The University of Sydney plays host to a wide variety of comedy revues each year, each typically tied to a faculty or identity group. Each revue features comedy sketches, songs and videos written and performed by students, usually commenting satirically on current affairs, the supporting faculty and general student life.

The Revues are casual student production, and as such are prone to production issues, such as when Engineering Revue was infamously saved in 2015 by a group of past-performers sourced from multiple revues whom put together a show in 2 days after the original cast fell through. The show trended across the country.

Most of the revues are performed in the Seymour Centre on the university's Darlington campus. Tickets range between $10 to $25 dollars, with various discounts for students. The revues are produced and sponsored by the University of Sydney Union (USU) and presented in a collective "season". The Revues range in budget and cast size, with the Faculty Revues using larger venues, and higher budgets as a result of Faculty funding.

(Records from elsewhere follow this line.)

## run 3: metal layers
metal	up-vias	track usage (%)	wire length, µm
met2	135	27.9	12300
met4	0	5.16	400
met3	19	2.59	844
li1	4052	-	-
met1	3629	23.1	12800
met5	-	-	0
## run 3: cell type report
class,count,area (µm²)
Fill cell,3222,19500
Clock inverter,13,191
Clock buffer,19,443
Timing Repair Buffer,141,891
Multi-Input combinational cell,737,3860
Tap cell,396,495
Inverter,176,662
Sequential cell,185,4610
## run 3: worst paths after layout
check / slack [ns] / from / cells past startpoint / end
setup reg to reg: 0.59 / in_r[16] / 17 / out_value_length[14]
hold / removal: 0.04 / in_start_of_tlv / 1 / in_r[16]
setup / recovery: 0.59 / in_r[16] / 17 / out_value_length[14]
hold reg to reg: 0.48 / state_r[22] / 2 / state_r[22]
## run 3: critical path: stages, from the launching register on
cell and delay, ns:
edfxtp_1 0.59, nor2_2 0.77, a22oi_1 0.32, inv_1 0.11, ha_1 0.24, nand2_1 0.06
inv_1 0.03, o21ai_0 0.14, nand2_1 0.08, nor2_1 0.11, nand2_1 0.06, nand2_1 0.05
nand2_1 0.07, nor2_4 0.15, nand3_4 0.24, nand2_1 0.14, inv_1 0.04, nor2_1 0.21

Past revuers have gone on to perform, write and produce shows in the Edinburgh Fringe Festival, the New York Fringe Festival, the Melbourne International Comedy Festival, the Adelaide and Melbourne Fringe Festivals, in groups such as The Chaser, The Aunty Jack Show, The Ronny Johns Half Hour, The Axis of Awesome, Ben Jenkins & The Delusionists, and the Cloud Girls on triple j.

History 
Revues at USYD began with a single "USYD Revue", which then expanded to additional shows in the 1960s, with 13 revues performing in 2017. The original four Faculty revues were made up of students from Medicine, Law, Architecture and Engineering.

Of the revues, the largest are the Arts Revue, Science Revue, Med Revue and Law Revue. Engineering Revue has been staged in Manning Bar since 2006, and Commerce Revue made its debut in 2008. A Pharmacy Revue was planned for 2009, but was cancelled/postponed. The growing number of faculty revues has led to certain revues developing their own individual character, such as the Science Revue, which is known less for science specific humour, and instead for the work of its distinct troupes of singers, dancers and band, who work alongside the actors.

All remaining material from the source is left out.